14. The system of claim 13, wherein the operations further comprise:
applying a multiplier to the box score data based on the first league, wherein the multiplier is based on the first league and particular year of the first player playing in the first league.
15. The system of claim 12, wherein the operations further comprise:
incorporating biographical data for the first player into the set of input features, wherein the biographical data includes age, height, and weight of the first player.
16. A method for determining a performance rating of a target player, the method comprising:
identifying, by a computing system, the target player;
receiving broadcast data for a plurality of game, the plurality of games including the target player;
generating tracking data for each of the plurality of games, the tracking data comprising coordinates of a position of the target player and ball positions for each frame of the broadcast data;
receiving play-by-play data for each of the plurality of games, the play-by-play data describing events related to the target player that occur within the plurality of games;
generating, by the computing system, time series data points for the target player based on the tracking data and play-by-play data of the target player;
providing, by the computing system, an input including the time series data points to a first player prediction model and a second player prediction model, wherein the first and the second player prediction models are trained to find associations between the first game data of a plurality of other players and the time series data points of the target player and output a next game projection for the target player;
generating, by the first and second player prediction models, the next game projection for the target player;
generating, by the computing system, an adjustment weighting, wherein the adjustment weighting is based on a comparison of the next game projection for the target player with an average statistic for the target player;
providing, by the computing system, the adjustment weighting to the first and the second player prediction models as training data; and
training, by the computing system, the first and the second player prediction models using the training data.
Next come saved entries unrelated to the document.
[config.mk]
export PLATFORM = sky130hd
export DESIGN_NAME = ief_top
export DESIGN_NICKNAME = d
export VERILOG_FILES = /design/src/shared/ief_pkg.sv /design/src/shared/ief_reg_if.sv /design/src/design/ief_axil_slave.sv /design/src/design/ief_flag_bits.sv /design/src/design/ief_top.sv
export SDC_FILE = /design/constraint.sdc
export NUM_CORES = 1
export LEC_CHECK = 0
export BUFFER_PORTS_ARGS = -buffer_cell sky130_fd_sc_hd__buf_2
export CAP_MARGIN = 15
export CORE_ASPECT_RATIO = 0.7
export CORE_MARGIN = 1
export CORE_UTILIZATION = 48
export CTS_CLUSTER_DIAMETER = 50
export DETAILED_ROUTE_END_ITERATION = 8
export PLACE_DENSITY = 0.89
export SETUP_SLACK_MARGIN = 0.3
export SYNTH_ARGS = -nofsm -noshare
export SYNTH_HDL_FRONTEND = slang
export SYNTH_SLANG_ARGS = --single-unit
[constraint.sdc]
create_clock -name clock -period 1.8 [get_ports clock]
set_input_delay 0.36 -clock clock [delete_from_list [all_inputs] [get_ports clock]]
set_output_delay 0.36 -clock clock [all_outputs]
set_load 0.01 [all_outputs]
[src/shared/ief_pkg.sv]
// shared constants for the interrupt enable and flag block
package ief_pkg;
  // bus and register index layout
  localparam int unsigned ADDR_W      = 12;
  localparam int unsigned IDX_W       = 8;
  localparam logic [7:0]  IDX_LVD_EN  = 8'h9A;
  localparam logic [7:0]  IDX_PRI_EN  = 8'hA8;
  localparam logic [7:0]  IDX_SEC_EN  = 8'hA9;
  localparam logic [7:0]  IDX_FLAGS   = 8'hC0;
  localparam logic [7:0]  IDX_MISC_EN = 8'hC9;
  localparam logic [7:0]  REG_RST     = 8'h00;
  // implemented bits per register
  localparam logic [7:0]  PRI_MASK    = 8'hBF;
  localparam logic [7:0]  SEC_MASK    = 8'h9F;
  localparam logic [7:0]  LVD_MASK    = 8'h02;
  localparam logic [7:0]  MISC_MASK   = 8'h0E;
  // field positions
  localparam int unsigned PRI_GLOBAL  = 7;
  localparam int unsigned PRI_T2      = 5;
  localparam int unsigned PRI_UART0   = 4;
  localparam int unsigned PRI_T1      = 3;
  localparam int unsigned PRI_EXT1    = 2;
  localparam int unsigned PRI_T0      = 1;
  localparam int unsigned PRI_EXT0    = 0;
  localparam int unsigned SEC_RELOAD  = 7;
  localparam int unsigned SEC_CMP     = 4;
  localparam int unsigned SEC_CCU0    = 0;
  localparam int unsigned LVD_BIT     = 1;
  localparam int unsigned MISC_TB     = 3;
  localparam int unsigned MISC_ADC    = 2;
  localparam int unsigned MISC_TWI    = 1;
  localparam int unsigned FLG_LSB     = 2;
  localparam int unsigned NUM_FLG     = 6;
  localparam int unsigned NUM_CCU     = 4;
  localparam int unsigned FLG_T2OVF   = 4;
  localparam int unsigned FLG_RELOAD  = 5;
  // request vector positions
  localparam int unsigned SRC_EXT0 = 0;
  localparam int unsigned SRC_TMR0 = 1;
  localparam int unsigned SRC_EXT1 = 2;
  localparam int unsigned SRC_TMR1 = 3;
  localparam int unsigned SRC_UART0 = 4;
  localparam int unsigned SRC_TMR2 = 5;
  localparam int unsigned SRC_CMP  = 6;
  localparam int unsigned SRC_CCU0 = 7;
  localparam int unsigned SRC_LVD  = 11;
  localparam int unsigned SRC_TB   = 12;
  localparam int unsigned SRC_ADC  = 13;
  localparam int unsigned SRC_TWI  = 14;
  localparam int unsigned NUM_SRC  = 15;
  // bus responses
  localparam logic [1:0]  RESP_OKAY   = 2'h0;
  localparam logic [1:0]  RESP_SLVERR = 2'h2;

  function automatic logic [IDX_W-1:0] ief_addr_idx(input logic [ADDR_W-1:0] a);
    return a[IDX_W+1:2];
  endfunction : ief_addr_idx

  function automatic logic ief_addr_hit(input logic [ADDR_W-1:0] a);
    logic [IDX_W-1:0] i;
    i = ief_addr_idx(a);
    return (a[1:0] == 2'h0) && (a[ADDR_W-1:IDX_W+2] == '0) &&
           (i == IDX_LVD_EN || i == IDX_PRI_EN || i == IDX_SEC_EN ||
            i == IDX_FLAGS || i == IDX_MISC_EN);
  endfunction : ief_addr_hit
endpackage : ief_pkg

[src/shared/ief_reg_if.sv]
// register access carrier between bus slave and register file
interface ief_reg_if;
  logic       wr_en;
  logic [7:0] wr_idx;
  logic [7:0] wr_data;
  logic [7:0] rd_idx;
  logic [7:0] rd_data;
  modport slave (output wr_en, wr_idx, wr_data, rd_idx, input rd_data);
  modport regs  (input wr_en, wr_idx, wr_data, rd_idx, output rd_data);
endinterface : ief_reg_if

[src/design/ief_axil_slave.sv]
// axi4-lite slave front end for the interrupt registers
module ief_axil_slave
  import ief_pkg::*;
(
  // clock and reset
  input  wire logic              clock,
  input  wire logic              rst,
  // write channels
  input  wire logic [ADDR_W-1:0] awaddr,
  input  wire logic              awvalid,
  output logic                   awready,
  input  wire logic [31:0]       wdata,
  input  wire logic [3:0]        wstrb,
  input  wire logic              wvalid,
  output logic                   wready,
  output logic [1:0]             bresp,
  output logic                   bvalid,
  input  wire logic              bready,
  // read channels
  input  wire logic [ADDR_W-1:0] araddr,
  input  wire logic              arvalid,
  output logic                   arready,
  output logic [31:0]            rdata,
  output logic [1:0]             rresp,
  output logic                   rvalid,
  input  wire logic              rready,
  // register side
  ief_reg_if.slave               regs
);
  typedef enum logic [1:0] {W_IDLE = 2'b01, W_RESP = 2'b10} ief_wst_t;
  typedef enum logic [1:0] {R_IDLE = 2'b01, R_RESP = 2'b10} ief_rst_t;

  ief_wst_t          wst_q;
  ief_rst_t          rst_q;
  logic              aw_q;
  logic              w_q;
  logic [ADDR_W-1:0] awaddr_q;
  logic [7:0]        wdata_q;
  logic              wstrb0_q;
  logic              do_wr;

  // address and data may arrive in either order
  assign awready = (wst_q == W_IDLE) && !aw_q;
  assign wready  = (wst_q == W_IDLE) && !w_q;
  assign do_wr   = (wst_q == W_IDLE) && aw_q && w_q;
  assign bvalid  = (wst_q == W_RESP);

  assign regs.wr_en   = do_wr && ief_addr_hit(awaddr_q) && wstrb0_q;
  assign regs.wr_idx  = ief_addr_idx(awaddr_q);
  assign regs.wr_data = wdata_q;

  always_ff @(posedge clock) begin
    if (rst) begin
      aw_q     <= 1'b0;
      awaddr_q <= '0;
    end else if (awvalid && awready) begin
      aw_q     <= 1'b1;
      awaddr_q <= awaddr;
    end else if (bvalid && bready) begin
      aw_q     <= 1'b0;
    end
  end

  always_ff @(posedge clock) begin
    if (rst) begin
      w_q      <= 1'b0;
      wdata_q  <= '0;
      wstrb0_q <= 1'b0;
    end else if (wvalid && wready) begin
      w_q      <= 1'b1;
      wdata_q  <= wdata[7:0];
      wstrb0_q <= wstrb[0];
    end else if (bvalid && bready) begin
      w_q      <= 1'b0;
    end
  end

  always_ff @(posedge clock) begin
    if (rst) begin
      wst_q <= W_IDLE;
      bresp <= RESP_OKAY;
    end else begin
      case (wst_q)
        W_IDLE: begin
          if (do_wr) begin
            wst_q <= W_RESP;
            bresp <= ief_addr_hit(awaddr_q) ? RESP_OKAY : RESP_SLVERR;
          end
        end
        W_RESP: begin
          if (bready) begin
            wst_q <= W_IDLE;
          end
        end
        default: wst_q <= W_IDLE;
      endcase
    end
  end

  // read data is captured at the address handshake
  assign arready     = (rst_q == R_IDLE);
  assign rvalid      = (rst_q == R_RESP);
  assign regs.rd_idx = ief_addr_idx(araddr);

  always_ff @(posedge clock) begin
    if (rst) begin
      rst_q <= R_IDLE;
      rdata <= '0;
      rresp <= RESP_OKAY;
    end else begin
      case (rst_q)
        R_IDLE: begin
          if (arvalid) begin
            rst_q <= R_RESP;
            rdata <= ief_addr_hit(araddr) ? {24'h000000, regs.rd_data} : 32'h00000000;
            rresp <= ief_addr_hit(araddr) ? RESP_OKAY : RESP_SLVERR;
          end
        end
        R_RESP: begin
          if (rready) begin
            rst_q <= R_IDLE;
          end
        end
        default: rst_q <= R_IDLE;
      endcase
    end
  end
endmodule : ief_axil_slave

[src/design/ief_flag_bits.sv]
// sticky request flags with hardware set, hardware clear and software access
module ief_flag_bits
  import ief_pkg::*;
(
  // clock and reset
  input  wire logic               clock,
  input  wire logic               rst,
  // flag controls
  input  wire logic [NUM_FLG-1:0] set,
  input  wire logic [NUM_FLG-1:0] hw_clr,
  input  wire logic               sw_we,
  input  wire logic [NUM_FLG-1:0] sw_data,
  // state
  output logic      [NUM_FLG-1:0] flags_q
);
  for (genvar i = 0; i < NUM_FLG; i++) begin : g_flag
    // set wins so an event in the clearing cycle is never lost
    always_ff @(posedge clock) begin
      if (rst) begin
        flags_q[i] <= 1'b0;
      end else if (set[i]) begin
        flags_q[i] <= 1'b1;
      end else if (hw_clr[i] || (sw_we && !sw_data[i])) begin
        flags_q[i] <= 1'b0;
      end else if (sw_we) begin
        flags_q[i] <= 1'b1;
      end
    end
  end
endmodule : ief_flag_bits

[src/design/ief_top.sv]
// interrupt enable registers, timer 2 and capture/compare flags, request gating
//
// Local design decision: register access over AXI4-Lite.
module ief_top
  import ief_pkg::*;
(
  // clock and reset
  input  wire logic               clock,
  input  wire logic               rst,
  // axi4-lite write
  input  wire logic [ADDR_W-1:0]  s_axi_awaddr,
  input  wire logic               s_axi_awvalid,
  output logic                    s_axi_awready,
  input  wire logic [31:0]        s_axi_wdata,
  input  wire logic [3:0]         s_axi_wstrb,
  input  wire logic               s_axi_wvalid,
  output logic                    s_axi_wready,
  output logic [1:0]              s_axi_bresp,
  output logic                    s_axi_bvalid,
  input  wire logic               s_axi_bready,
  // axi4-lite read
  input  wire logic [ADDR_W-1:0]  s_axi_araddr,
  input  wire logic               s_axi_arvalid,
  output logic                    s_axi_arready,
  output logic [31:0]             s_axi_rdata,
  output logic [1:0]              s_axi_rresp,
  output logic                    s_axi_rvalid,
  input  wire logic               s_axi_rready,
  // timer 2 and capture/compare events
  input  wire logic               t2_reload_evt,
  input  wire logic               t2_overflow_evt,
  input  wire logic [NUM_CCU-1:0] capcmp_evt,
  input  wire logic [NUM_CCU-1:0] isr_enter_capcmp,
  // flags held by other peripherals
  input  wire logic               ext_pin0_flag,
  input  wire logic               timer0_flag,
  input  wire logic               ext_pin1_flag,
  input  wire logic               timer1_flag,
  input  wire logic               uart0_flag,
  input  wire logic               comparator_flag,
  input  wire logic               lowvolt_flag,
  input  wire logic               timebase_flag,
  input  wire logic               adc_flag,
  input  wire logic               twowire_flag,
  // requests to the core
  output logic [NUM_SRC-1:0]      irq_req_q
);
  ief_reg_if rif ();

  logic [7:0]         primary_irq_enable_q;
  logic [7:0]         secondary_irq_enable_q;
  logic [7:0]         lvd_irq_enable_q;
  logic [7:0]         misc_irq_enable_q;
  logic [NUM_FLG-1:0] flags_q;
  logic               flags_we;
  logic [NUM_SRC-1:0] src_flag;
  logic [NUM_SRC-1:0] src_en;
  logic [NUM_SRC-1:0] irq_req_d;
  logic               global_irq_enable;
  logic               t2_reload_irq_enable;
  logic               t2_reload_irq_flag;
  logic               t2_overflow_flag;

  ief_axil_slave u_slave (
    .clock   (clock),
    .rst     (rst),
    .awaddr  (s_axi_awaddr),
    .awvalid (s_axi_awvalid),
    .awready (s_axi_awready),
    .wdata   (s_axi_wdata),
    .wstrb   (s_axi_wstrb),
    .wvalid  (s_axi_wvalid),
    .wready  (s_axi_wready),
    .bresp   (s_axi_bresp),
    .bvalid  (s_axi_bvalid),
    .bready  (s_axi_bready),
    .araddr  (s_axi_araddr),
    .arvalid (s_axi_arvalid),
    .arready (s_axi_arready),
    .rdata   (s_axi_rdata),
    .rresp   (s_axi_rresp),
    .rvalid  (s_axi_rvalid),
    .rready  (s_axi_rready),
    .regs    (rif.slave)
  );

  // enable registers; unimplemented bits never store
  always_ff @(posedge clock) begin
    if (rst) begin
      primary_irq_enable_q <= REG_RST;
    end else if (rif.wr_en && rif.wr_idx == IDX_PRI_EN) begin
      primary_irq_enable_q <= rif.wr_data & PRI_MASK;
    end
  end

  always_ff @(posedge clock) begin
    if (rst) begin
      secondary_irq_enable_q <= REG_RST;
    end else if (rif.wr_en && rif.wr_idx == IDX_SEC_EN) begin
      secondary_irq_enable_q <= rif.wr_data & SEC_MASK;
    end
  end

  always_ff @(posedge clock) begin
    if (rst) begin
      lvd_irq_enable_q <= REG_RST;
    end else if (rif.wr_en && rif.wr_idx == IDX_LVD_EN) begin
      lvd_irq_enable_q <= rif.wr_data & LVD_MASK;
    end
  end

  always_ff @(posedge clock) begin
    if (rst) begin
      misc_irq_enable_q <= REG_RST;
    end else if (rif.wr_en && rif.wr_idx == IDX_MISC_EN) begin
      misc_irq_enable_q <= rif.wr_data & MISC_MASK;
    end
  end

  // flags set on events even while disabled
  assign flags_we = rif.wr_en && rif.wr_idx == IDX_FLAGS;

  ief_flag_bits u_flags (
    .clock   (clock),
    .rst     (rst),
    .set     ({t2_reload_evt, t2_overflow_evt, capcmp_evt}),
    .hw_clr  ({2'h0, isr_enter_capcmp}),
    .sw_we   (flags_we),
    .sw_data (rif.wr_data[7:FLG_LSB]),
    .flags_q (flags_q)
  );

  // read mux; enable reserved bits already stored as zero, flag register bits 1:0 supplied as zero here
  always_comb begin
    case (rif.rd_idx)
      IDX_PRI_EN:  rif.rd_data = primary_irq_enable_q;
      IDX_SEC_EN:  rif.rd_data = secondary_irq_enable_q;
      IDX_LVD_EN:  rif.rd_data = lvd_irq_enable_q;
      IDX_MISC_EN: rif.rd_data = misc_irq_enable_q;
      IDX_FLAGS:   rif.rd_data = {flags_q, 2'h0};
      default:     rif.rd_data = 8'h00;
    endcase
  end

  assign global_irq_enable    = primary_irq_enable_q[PRI_GLOBAL];
  assign t2_reload_irq_enable = secondary_irq_enable_q[SEC_RELOAD];
  assign t2_reload_irq_flag   = flags_q[FLG_RELOAD];
  assign t2_overflow_flag     = flags_q[FLG_T2OVF];

  // source flag and enable vectors
  assign src_flag[SRC_EXT0]  = ext_pin0_flag;
  assign src_flag[SRC_TMR0]  = timer0_flag;
  assign src_flag[SRC_EXT1]  = ext_pin1_flag;
  assign src_flag[SRC_TMR1]  = timer1_flag;
  assign src_flag[SRC_UART0] = uart0_flag;
  // reload only counts when its own enable is set
  assign src_flag[SRC_TMR2]  = t2_overflow_flag ||
                               (t2_reload_irq_flag && t2_reload_irq_enable);
  assign src_flag[SRC_CMP]   = comparator_flag;
  assign src_flag[SRC_LVD]   = lowvolt_flag;
  assign src_flag[SRC_TB]    = timebase_flag;
  assign src_flag[SRC_ADC]   = adc_flag;
  assign src_flag[SRC_TWI]   = twowire_flag;

  assign src_en[SRC_EXT0]  = primary_irq_enable_q[PRI_EXT0];
  assign src_en[SRC_TMR0]  = primary_irq_enable_q[PRI_T0];
  assign src_en[SRC_EXT1]  = primary_irq_enable_q[PRI_EXT1];
  assign src_en[SRC_TMR1]  = primary_irq_enable_q[PRI_T1];
  assign src_en[SRC_UART0] = primary_irq_enable_q[PRI_UART0];
  assign src_en[SRC_TMR2]  = primary_irq_enable_q[PRI_T2];
  assign src_en[SRC_CMP]   = secondary_irq_enable_q[SEC_CMP];
  assign src_en[SRC_LVD]   = lvd_irq_enable_q[LVD_BIT];
  assign src_en[SRC_TB]    = misc_irq_enable_q[MISC_TB];
  assign src_en[SRC_ADC]   = misc_irq_enable_q[MISC_ADC];
  assign src_en[SRC_TWI]   = misc_irq_enable_q[MISC_TWI];

  for (genvar i = 0; i < NUM_CCU; i++) begin : g_ccu
    assign src_flag[SRC_CCU0+i] = flags_q[i];
    assign src_en[SRC_CCU0+i]   = secondary_irq_enable_q[SEC_CCU0+i];
  end

  // one register stage keeps the core's request free of decode glitches
  assign irq_req_d = global_irq_enable ? (src_flag & src_en) : '0;

  always_ff @(posedge clock) begin
    if (rst) begin
      irq_req_q <= '0;
    end else begin
      irq_req_q <= irq_req_d;
    end
  end
endmodule : ief_top

==> results.md <==
- Status: finished clean
- Antenna Cells: 0
- Largest family of logic cells by synthesized area: simple AND/OR/NAND/NOR gates
- DR vias: around 3300
- CTS buffer count: 9
- Seq. cell area: 0.00152 mm2
- Beginning of the worst register-to-register path: u_slave.awaddr_q[3]
- CP startpoint kind: flip-flop
- I/O Buffers: 89
- H-tree depth: 3
- Fmax: around 640 MHz
- Slew Limit Fails: 0
- Worst path arrival time: 1790 ps
- Min Clock Period, post-route: roughly 1600 ps
- Fin area: 0.00424 mm2
- Worst skew pair latency: 350 ps
- Hold_ws: about 240 ps
- Initial antenna violation count: 0
- Post-Synth XOR/XNOR Area: 0.262%
- Reg clk slew, reported paths: 80 ps
- CTS tree: built
- Root Buffer: clkbuf_8
- Simple-gate share of the synthesized area: 26.9%
- Synth Area in Compound Gates: 18.2%
- Layout Skew: between 8 and 9 ps
- # setup viols final: 0
- Sequential share of the synthesized area: 44.9%
- Final Util: 63.0%
- GR Util All Layers: 24.8%
- Num Clock Sinks: 75
- Die ar.: 0.00731 mm2
- Critical Path Source: u_slave.awaddr_q[3]
- Synth Cell Area: 0.00334 mm2
- Hold Crit Class: primary input to flip-flop
- First-pass GRT wire length: 13900 um
- Gp weighted congestion: roughly 0.82
- Mapped Cells: 391
- Std cell rows: 25
- Top cells by area, synth: dfxtp_1, a21oi_1, nand2_1
- Vias in the first global route: 3004
- Fraction of layout cells with a size suffix above 1: 34.0%
- Pre-CTS setup slack: -16.6 ps
- Final net count: 577
- Post-synth EDFFs: 0
- CP Capture Type: flip-flop
- Initial core utilization: 49.7%
- Synthesized flop and latch total: 75
- Max Cap Viol: 0
- Final worst slack: 243 ps
- Min-delay src: s_axi_awaddr[7]
- Mean area per synthesized cell: 8.55 um2
- Post-route clock period utilization: 86.5%
- Detail Route Antenna Nets: 0
- Drt wl/cell: around 16 um
- Hold_buf cts: 0
- Area growth syn-to-layout: 26.8%
- DR iter-0 viols: 257
- Largest net degree at the start of global routing: 23
- Hold Fails Final Rpt: 0
- CP required: 2030 ps
- Core Box Area: 0.00673 mm2
- Count leader, synth: dfxtp_1
- Placed inst area: 0.00385 mm2
- Drt total wl: 9190 um
- Die Span Y: 71.8 um
- Die Wd: around 100 um
- Max VDD drop: around 570 uV
- Total power divided by cell area: ~840 mW/mm2
- Area of the multi-input gates: 0.00175 mm2
- Maximum net fanout on the critical path: 7
- Synth top area share: 44.9%
- DR vias/cell: 5.65
- Dpl hpwl: 6680 um
- Post-synthesis adder-cell area fraction: 0%
- Ys async rst share: 0%
- Fin Setup TNS: 0 ps
- CTS Buffer Depth: 2
- Synth cell types: 53
- RSZ-0062 raised after global routing: yes
- Most frequent cells after synthesis: dfxtp_1, nand2_1, a21oi_1
- Synth warnings: 0
- Layout fillers: 574
- IO Pins: 143
- Post-synth top flop: dfxtp_1
- Remaining Overflow, GRT: 0
- Synth area leader: dfxtp_1
- Drt first pass iters: 5
- Detailed-route DRC error count: 0
- Post-synthesis mux area share: 0.337%
- WS Path Type: flip-flop to flip-flop
- LEAKAGE: 1.76 nW
## registers in the layout, indices dropped and copies added, names as in the netlist
register and cells:
u_slave.regs.wr_data 8, u_slave.aw_q 1, u_slave.wstrb0_q 1, u_slave.rst_q 2, u_slave.wst_q 2, u_slave.bresp 1
secondary_irq_enable_q 6, u_slave.awaddr_q 12, u_flags.flags_q 6, u_slave.rresp 1, u_slave.w_q 1, primary_irq_enable_q 7
u_slave.rdata 8, irq_req_q 15, lvd_irq_enable_q 1, misc_irq_enable_q 3
## layout by cell type (no fill, tap or decap), types with 5 or more instances in the layout
cell type | Yosys | layout
inv_1 | 11 | 11
conb_1 | 1 | 26
clkbuf_8 | 0 | 10
nor2b_1 | 9 | 7
nor2_1 | 11 | 10
o21ai_0 | 19 | 9
buf_4 | 27 | 14
buf_2 | 2 | 89
a21oi_1 | 45 | 44
nand2_1 | 57 | 56
nand3_1 | 17 | 15
dfxtp_1 | 75 | 67
and3_1 | 15 | 14
dfxtp_2 | 0 | 6
nand3b_1 | 5 | 5
o21ai_1 | 2 | 8
o21ai_2 | 1 | 5
## worst paths after layout
kind         depth (start not counted)  slack [ps]                       to
max                                  4         240  primary_irq_enable_q[3]
min                                  3         240      u_slave.awaddr_q[7]
max reg2reg                          4         240  primary_irq_enable_q[3]
min reg2reg                          2         460         u_slave.rdata[5]
## layout make-up
class	count	share of cell area, %
inverters	11	0.974
repair buffers	107	14.1
clock inverters	5	1.83
multi-input cells	286	41.3
clock buffers	10	3.25
well taps	94	2.78
flip-flops and latches	75	35.8
## layer usage
| metal | track usage [%] | wire length (um) |
|---|---|---|
| met1 | 33.0 | 4050 |
| met2 | 38.4 | 4090 |
| met3 | 8.10 | 873 |
| met4 | 7.41 | 185 |
| met5 | 0 | 0 |
## per-stage QoR
step / power [mW] / cells
after CTS: 3.52 / 584
final: 3.54 / 588
after global placement: 2.12 / 569
after detailed placement: 2.14 / 569
after global routing: 3.68 / 588
after floorplan: 2.03 / 416
## where the power goes
group	switching (mW)	internal, mW
clock network	0.593	0.805
logic	0.212	0.152
registers	0.0635	1.71
total	0.869	2.67
## cells by family after synthesis
group / Yosys count
XOR/XNOR: 1
other: 1
flip-flops: 75
multiplexers: 1
AND/OR/NAND/NOR: 163
buffers and inverters: 55
AO/OA/AOI/OAI: 95
## worst max-delay path: stages (launching register included)
cell	delay, ps
dfxtp_2	340
or2_4	260
or4_4	600
o21ai_1	160
a21oi_1	80
## what timing repair did
action,in CTS,in global routing
pin swaps,2,10
cloned,0,1
gates resized for setup,14,37
setup buffers,0,3
endpoints found under the setup margin,26,35
No activity file was read; power rests on OpenSTA's default activity.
17. The method of claim 16, wherein the method further comprises:
comparing, by the computing system, the next game projection for the target player to actual statistics of the target player;
determining, by the computing system, that the next game projection for the target player differs from the actual statistics by at least a threshold amount in one category of statistics; and
based on the determining, adjusting, by the computing system, the next game projection.
18. The method of claim 16, wherein the generating, by the computing system, the first game data for the target player based on characteristics of the target player comprises:
generating an adjusted game one metric for each statistical category based at least in part on attributes of the target player, the attributes comprising one or more of a height, a weight, an age, and a draft pick number.
19. The method of claim 16, wherein generating, by the computing system, the time series data points for the target player based on at least one of the first game data of the target player comprises:
padding the at least one of the first game data of the target player with league average data.
20. The method of claim 19, wherein the method further comprises:
generating a baseline value for each statistic using a bayes filter based on the padded first game data.